Problem statement:
Your answer should be the exact lines of the data below from the one containing "synth_edf_count: 89" through the one containing "relSlewSlack_pct: 38.3"; please include nothing else.

Data:
===== src/hw/rtl/hsl_pkg.sv =====
// ----------------------------------------------------------------------------
// hsl_pkg
// Types and constants shared by the HSL to RGB pixel pipeline.
// ----------------------------------------------------------------------------
package hsl_pkg;

  localparam int CHROMA_W    = 24;
  localparam int PROD_W      = 31;
  localparam int RECIP_SHIFT = 38;

  localparam logic [31:0]         RECIP_85   = 32'hC0C0C0C1;
  localparam logic [CHROMA_W-1:0] MAX_CHROMA = 24'hFF0000;

  typedef enum logic [2:0] {
    SEC_RY,
    SEC_YG,
    SEC_GC,
    SEC_CB,
    SEC_BM,
    SEC_MR
  } sector_t;

  typedef struct packed {
    logic [7:0] hue;
    logic [7:0] saturation;
    logic [7:0] lightness;
    logic [7:0] alpha;
  } pix_hsl_t;

  typedef struct packed {
    sector_t    sector;
    logic [6:0] f;
    logic [15:0] p;
    logic [7:0] lightness;
    logic [7:0] alpha;
  } chroma_in_t;

  typedef struct packed {
    sector_t             sector;
    logic [6:0]          f;
    logic [CHROMA_W-1:0] chroma;
    logic [7:0]          lightness;
    logic [7:0]          alpha;
  } chroma_t;

  typedef struct packed {
    sector_t             sector;
    logic [PROD_W-1:0]   y;
    logic [CHROMA_W-1:0] chroma;
    logic [7:0]          lightness;
    logic [7:0]          alpha;
  } prod_t;

  typedef struct packed {
    sector_t             sector;
    logic [CHROMA_W-1:0] second;
    logic [CHROMA_W-1:0] chroma;
    logic [7:0]          lightness;
    logic [7:0]          alpha;
  } comp_t;

  typedef struct packed {
    logic [7:0] red;
    logic [7:0] green;
    logic [7:0] blue;
    logic [7:0] alpha;
  } pix_rgb_t;

endpackage


===== src/hw/rtl/hsl_chroma.sv =====
// ----------------------------------------------------------------------------
// hsl_chroma
// Two pipeline stages: sector, hue ramp and lightness span product, then
// chroma in Q.16 by a reciprocal divide by 255.
// ----------------------------------------------------------------------------
module hsl_chroma
  import hsl_pkg::*;
(
  input  logic     clk,
  input  logic     rst_n,
  input  logic     in_valid,
  output logic     in_ready,
  input  pix_hsl_t in_data,
  output logic     out_valid,
  input  logic     out_ready,
  output chroma_t  out_data
);

  logic       s1_v_r;
  chroma_in_t s1_r;
  chroma_in_t s1_nxt;
  logic       s2_v_r;
  chroma_t    s2_r;
  chroma_t    s2_nxt;
  logic       s1_ready;
  logic       s2_ready;

  logic [8:0]  l2;
  logic [8:0]  d;
  logic [7:0]  span;
  logic [8:0]  h2;
  logic [8:0]  t;
  logic [8:0]  ramp_dev;
  logic [16:0] qsum;
  logic [7:0]  q;

  assign s2_ready = !s2_v_r || out_ready;
  assign s1_ready = !s1_v_r || s2_ready;
  assign in_ready = s1_ready;

  always_comb begin
    l2   = {in_data.lightness, 1'b0};
    d    = (l2 >= 9'd255) ? (l2 - 9'd255) : (9'd255 - l2);
    span = 8'd255 - d[7:0];
    h2   = {in_data.hue, 1'b0};
    if (h2 < 9'd85) begin
      s1_nxt.sector = SEC_RY;
    end else if (h2 < 9'd170) begin
      s1_nxt.sector = SEC_YG;
    end else if (h2 < 9'd255) begin
      s1_nxt.sector = SEC_GC;
    end else if (h2 < 9'd340) begin
      s1_nxt.sector = SEC_CB;
    end else if (h2 < 9'd425) begin
      s1_nxt.sector = SEC_BM;
    end else begin
      s1_nxt.sector = SEC_MR;
    end
    if (h2 < 9'd170) begin
      t = h2;
    end else if (h2 < 9'd340) begin
      t = h2 - 9'd170;
    end else begin
      t = h2 - 9'd340;
    end
    ramp_dev         = (t >= 9'd85) ? (t - 9'd85) : (9'd85 - t);
    s1_nxt.f         = 7'(9'd85 - ramp_dev);
    s1_nxt.p         = 16'(span) * 16'(in_data.saturation);
    s1_nxt.lightness = in_data.lightness;
    s1_nxt.alpha     = in_data.alpha;
  end

  // The product is at most 255 * 255, where (x + x/256 + 1) / 256 gives x / 255 exactly.
  always_comb begin
    qsum             = 17'(s1_r.p) + 17'(s1_r.p[15:8]) + 17'd1;
    q                = qsum[15:8];
    s2_nxt.sector    = s1_r.sector;
    s2_nxt.f         = s1_r.f;
    s2_nxt.chroma    = {s1_r.p, 8'd0} + CHROMA_W'(s1_r.p) + CHROMA_W'(q);
    s2_nxt.lightness = s1_r.lightness;
    s2_nxt.alpha     = s1_r.alpha;
  end

  always_ff @(posedge clk) begin
    if (!rst_n) begin
      s1_v_r <= 1'b0;
      s2_v_r <= 1'b0;
    end else begin
      if (s1_ready) begin
        s1_v_r <= in_valid;
      end
      if (s2_ready) begin
        s2_v_r <= s1_v_r;
      end
    end
    if (s1_ready && in_valid) begin
      s1_r <= s1_nxt;
    end
    if (s2_ready && s1_v_r) begin
      s2_r <= s2_nxt;
    end
  end

  assign out_valid = s2_v_r;
  assign out_data  = s2_r;

`ifndef SYNTHESIS
  a_chroma_range: assert property (@(posedge clk) disable iff (!rst_n)
    s2_v_r |-> (s2_r.chroma <= MAX_CHROMA))
    else $error("chroma above full scale");
  a_s1_hold: assert property (@(posedge clk) disable iff (!rst_n)
    (s1_v_r && !s2_ready) |=> (s1_v_r && $stable(s1_r)))
    else $error("stalled first stage item changed");
`endif

endmodule


===== config.mk =====
export PLATFORM = sky130hd
export DESIGN_NAME = hsl_chroma
export DESIGN_NICKNAME = d
export VERILOG_FILES = /design/src/hw/rtl/hsl_pkg.sv /design/src/hw/rtl/hsl_chroma.sv
export SDC_FILE = /design/constraint.sdc
export NUM_CORES = 1
export LEC_CHECK = 0
export BUFFER_PORTS_ARGS = -buffer_cell sky130_fd_sc_hd__buf_2
export CAP_MARGIN = 20
export CORE_MARGIN = 5
export CORE_UTILIZATION = 40
export DETAILED_ROUTE_END_ITERATION = 7
export GPL_TIMING_DRIVEN = 1
export SYNTH_ARGS = -nofsm -noshare
export SYNTH_HDL_FRONTEND = slang
export SYNTH_SLANG_ARGS = --single-unit

===== constraint.sdc =====
create_clock -name clk -period 6.5 [get_ports clk]
set_input_delay 0.325 -clock clk [delete_from_list [all_inputs] [get_ports clk]]
set_output_delay 0.325 -clock clk [all_outputs]
set_load 0.02 [all_outputs]

==> reports/qor.yml, run 1 <==
status:
  status: "finished clean"
worst_setup_path:
  cpMaxStageDelayCell: "edfxtp_1"
  end_kind: "register"
  path_buf_inv: 0
  start_kind: "register"
  crit_fanout: 9
  required_ps: 6570
  cp.arrival_ps: 5550
  path_class: "reg -> reg"
  path_delay_family: "compound AO/OA/AOI/OAI gates"
  cp_cell_sequence: "ha_1 > a21o_1 > a21o_1 > a21oi_1 > o21ai_0 > a21o_1 > a21oi_1 > nand2b_1 > xnor2_1 > ha_1 > fa_1 > a21o_1 > a21oi_1 > o21bai_1 > a31o_2 > a221oi_1 > a2111oi_0 > o21a_1 > nor2_1 > nor3_1 > xor2_1"
  crit_top_cell: "a21o_1"
  slowest_delay_ps: 540
power:
  power.leakage_uw: 0.00310
  peakVddDrop_v: 0.000138
  power_switching_uw: 1070
  p_comb_share_pct: 49.6
  intPower_uw: 1740
  p_clk_share_pct: 16.0
  powerDensity_nw_per_um2: 383
  p_seq_share_pct: 34.4
  switching_share_pct: 37.9
final_layout:
  area_growth_pct: 13.8
  antenna_cells: 0
  layout.cells.non_filler: 869
  layout-drive-gt1-share_pct: 17.5
  fin_nets: 774
clocking:
  cts.repair.resized: 0
  cts_setup_buffers: 0
  cts_buffers: 9
  ctsRootBufferMaster: "clkbuf_16"
  cts_tree: "built"
  cts.sinks: 91
  clock_path_buffers: 2
  clkTransAtPathRegs_ps: 60
  htree_levels: 3
  holdBufCountCts: 0
  worstSkewPairLatency_ps: 330
logic_synthesis:
  synth_area_leaders: "edfxtp_1, ha_1, fa_1"
  synthSimpleGateAreaFrac_pct: 12.3
  yosys.area_share.adder_pct: 20.7
  async_reset_ff_share_pct: 0
  yosys-mux-area-fraction_pct: 0.680
  yosysTopAreaCell: "edfxtp_1"
  synth_nets: 690
  yosysSeqAreaShare_pct: 42.1
  synthMostInstantiatedCell: "edfxtp_1"
  yosysWarnings: 0
  syn_area_sq_um: 6440
  synth_edf_count: 89
  synth_xor_area_share_pct: 7.89
  ys_ff_latch: 91
  synthTopCellsByCount: "edfxtp_1, ha_1, inv_1"
  synth_top_family_by_area: "adder cells"
  synth_cells: 566
  yosys.area.top_type_share_pct: 41.5
  synth_top_flop_cell: "edfxtp_1"
  yosysUniqueCellTypes: 62
  syn_area_per_cell_sq_um: 11.4
  synth_compound_area_share_pct: 11.8
die:
  die_y_um: 137
  rows: 46
  die_w_um: 137
  dieArea_sq_um: 18700
  coreArea_sq_um: 15800
  io_pins: 88
  initial_core_util_pct: 40.7
place:
  place_hpwl_um: 10500
  dp_cells: 855
  gp_congestion: 0.870
  portBuffers: 86
detailed_routing:
  vias_per_cell: 5.08
  wl_um: 13100
  drtAntennaViolNets: 0
  post-route-drc-count: 0
  first_pass_iters: 4
  drtIter0Drc: 188
  vias: 4414
  wl_per_cell_um: 15.1
timing:
  finalCritPeriodShare_pct: 84.3
  rsz0062_at_grt: "false"
  worst_slew_pin_slew_ps: 926
  fin_crit_ps: 5480
  setup_tns_ps: 0
  finalMaxSlewViolations: 0
  relSlewSlack_pct: 38.3
  finalClockSkew_ps: 5.44
  setup_violations: 0
  fmax_ghz: 0.183
  finalHoldViolCount: 0
global_routing:
  first_global_vias: 4398
  grt_pass1_wl_um: 21800
  overflow: 0
  grt_max_degree: 50
  antenna_found_initial: 0
  gr-usage-all-layers_pct: 14.6
run:
  cap_violations: 0
min_path:
  hold_path_class: "in -> reg"
-- per-stage QoR --
step	total power, uW	setup WS [ps]	instance area (sq um)	utilization, %	hold WS, ps
after global routing	3060	609	7330	46.3	154
after CTS	2840	1010	7330	46.3	154
after detailed placement	2370	1040	7070	44.7	405
after floorplan	2050	1600	6440	-	400
after global placement	2350	1220	7070	44.7	401
final	2810	1020	7330	46.3	174
-- area by class of cell --
type                    instances  area [sq um]
multi-input cells             407          3450
well taps                     216           270
repair buffers                 87           438
clock inverters                 5          32.5
inverters                      54           203
fillers                      1452          8500
flip-flops and latches         91          2710
clock buffers                   9           225
-- final timing paths --
kind                            slack (ps)  cells past startpoint  startpoint      endpoint
worst max-delay path                  1020                     21    s1_r[27]  out_data[37]
worst min-delay path                   170                      1  in_data[4]       s1_r[4]
worst max register to register        1020                     21    s1_r[27]  out_data[37]
worst min register to register         420                      0     s1_r[7]   out_data[7]
-- logic make-up (layout without fill, tap and decap cells) --
family,after synthesis,in the layout
buf+inv,68,155
compound gates,108,108
flops,91,91
simple gates,149,149
fa+ha+maj,88,88
other cells,1,1
mux,3,3
xor+xnor,58,58
-- power by group through the flow --
stage | sequential, uW | combinational [uW] | clock [uW]
after floorplan | 1020 | 1030 | 0
final | 966 | 1390 | 450
after CTS | 968 | 1400 | 468
after global routing | 980 | 1590 | 488
after global placement | 974 | 1370 | 0
after detailed placement | 979 | 1390 | 0
-- flip-flops by register name, indices dropped and copies added, names as in the netlist --
name	count
s1_v_r	1
s1_r	40
out_data	49
out_valid	1
-- routing by layer --
metal  part of all wire [%]  track usage, %  vias up
met2                     44            22.3      109
li1                       -               -     2161
met3                    4.1            1.76       20
met1                     49            20.8     2124
met4                    2.3            6.54        0
met5                      0               0        -
-- layout by cell type (no fill, tap or decap), types with 3 or more instances in the layout --
cell,count
edfxtp_1,89
buf_2,86
ha_1,57
inv_1,53
and2_1,43
xnor2_1,37
nand2_1,33
fa_1,31
nor2_1,26
a21oi_1,24
xor2_1,21
o21ai_0,15
a21o_1,10
nor2b_1,10
clkbuf_16,9
nor3_1,8
o21a_1,7
nand2b_1,6
nand3_1,6
a31oi_1,5
nand4_1,5
a211oi_1,4
o211ai_1,4
o21ai_1,4
o21bai_1,4
o32ai_1,3
a21boi_0,3
Power figures use the tool's default switching activity.
==> inputs of run 2 (changes only) <==
- clock period: 6.5 -> 4.4 ns (I/O delays scaled with it)
==> reports/qor.yml, run 2 (synthesis gave the netlist of run 1 again) <==
status:
  status: "finished clean"
power:
  powerDensity_nw_per_um2: 614
  power.leakage_uw: 0.00347
  peakVddDrop_v: 0.000282
timing:
  fin_crit_ps: 4370
  setup_tns_ps: 0
  finalClockSkew_ps: 7.31
  finalHoldViolCount: 0
  relSlewSlack_pct: 37.3
  setup_violations: 0
  finalMaxSlewViolations: 0
  worst_slew_pin_slew_ps: 940
  hold_ws_ps: 49.8
  rsz0062_at_grt: "true"
  fmax_ghz: 0.229
  finalCritPeriodShare_pct: 99.4
global_routing:
  grt_pass1_wl_um: 22400
  grt_max_degree: 50
  antenna_found_initial: 0
  gr-usage-all-layers_pct: 15.2
  overflow: 0
  first_global_vias: 4543
die:
  coreArea_sq_um: 15800
  die_y_um: 137
  dieArea_sq_um: 18700
  io_pins: 88
  die_w_um: 137
  rows: 46
  initial_core_util_pct: 40.7
clocking:
  cts.sinks: 91
  clock_path_buffers: 2
  ctsRootBufferMaster: "clkbuf_16"
  cts_tree: "built"
  cts_buffers: 9
  htree_levels: 3
  worstSkewPairLatency_ps: 340
  clkTransAtPathRegs_ps: 70
  holdBufCountCts: 0
run:
  cap_violations: 0
place:
  portBuffers: 86
  gp_congestion: 0.825
  place_area_sq_um: 7530
  place_hpwl_um: 10800
worst_setup_path:
  required_ps: 4490
  path_class: "reg -> reg"
  cpMaxStageDelayCell: "edfxtp_1"
  slowest_delay_ps: 410
  crit_fanout: 3
  cp_cell_sequence: "ha_1 > a21o_1 > a21o_1 > a21oi_2 > o21ai_1 > a21o_1 > a21oi_4 > nand2b_4 > xnor2_4 > ha_4 > fa_2 > a21o_1 > a21oi_2 > o21bai_2 > a31o_4 > a221oi_4 > a2111oi_4 > o21a_2 > nor2_4 > nor3_2 > xor2_1"
  cp.arrival_ps: 4470
  start_kind: "register"
  end_kind: "register"
  crit_top_cell: "a21o_1"
final_layout:
  final_common_cell: "edfxtp_1"
  layout_common_cells: "edfxtp_1, buf_2, buf_4"
  multi_input_area_sq_um: 3700
  design_area_sq_um: 8100
  antenna_cells: 0
  ff_latch_area_sq_um: 2710
  layout-drive-gt1-share_pct: 29.2
  fillers: 1394
  largest_reg_flops: 49
  fin_nets: 835
  area_growth_pct: 25.7
detailed_routing:
  wl_met2_um: 6260
  first_pass_iters: 4
  routed.top_layer: "met4"
  drtIter0Drc: 149
  post-route-drc-count: 0
  wl_um: 13700
  wl_per_cell_um: 14.7
  drtAntennaViolNets: 0
  vias_per_cell: 4.93
  vias: 4593
  wl_met3_um: 686
  wl_met1_um: 6530
min_path:
  hold_path_class: "in -> reg"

Answer area:
  synth_edf_count: 89
  synth_xor_area_share_pct: 7.89
  ys_ff_latch: 91
  synthTopCellsByCount: "edfxtp_1, ha_1, inv_1"
  synth_top_family_by_area: "adder cells"
  synth_cells: 566
  yosys.area.top_type_share_pct: 41.5
  synth_top_flop_cell: "edfxtp_1"
  yosysUniqueCellTypes: 62
  syn_area_per_cell_sq_um: 11.4
  synth_compound_area_share_pct: 11.8
die:
  die_y_um: 137
  rows: 46
  die_w_um: 137
  dieArea_sq_um: 18700
  coreArea_sq_um: 15800
  io_pins: 88
  initial_core_util_pct: 40.7
place:
  place_hpwl_um: 10500
  dp_cells: 855
  gp_congestion: 0.870
  portBuffers: 86
detailed_routing:
  vias_per_cell: 5.08
  wl_um: 13100
  drtAntennaViolNets: 0
  post-route-drc-count: 0
  first_pass_iters: 4
  drtIter0Drc: 188
  vias: 4414
  wl_per_cell_um: 15.1
timing:
  finalCritPeriodShare_pct: 84.3
  rsz0062_at_grt: "false"
  worst_slew_pin_slew_ps: 926
  fin_crit_ps: 5480
  setup_tns_ps: 0
  finalMaxSlewViolations: 0
  relSlewSlack_pct: 38.3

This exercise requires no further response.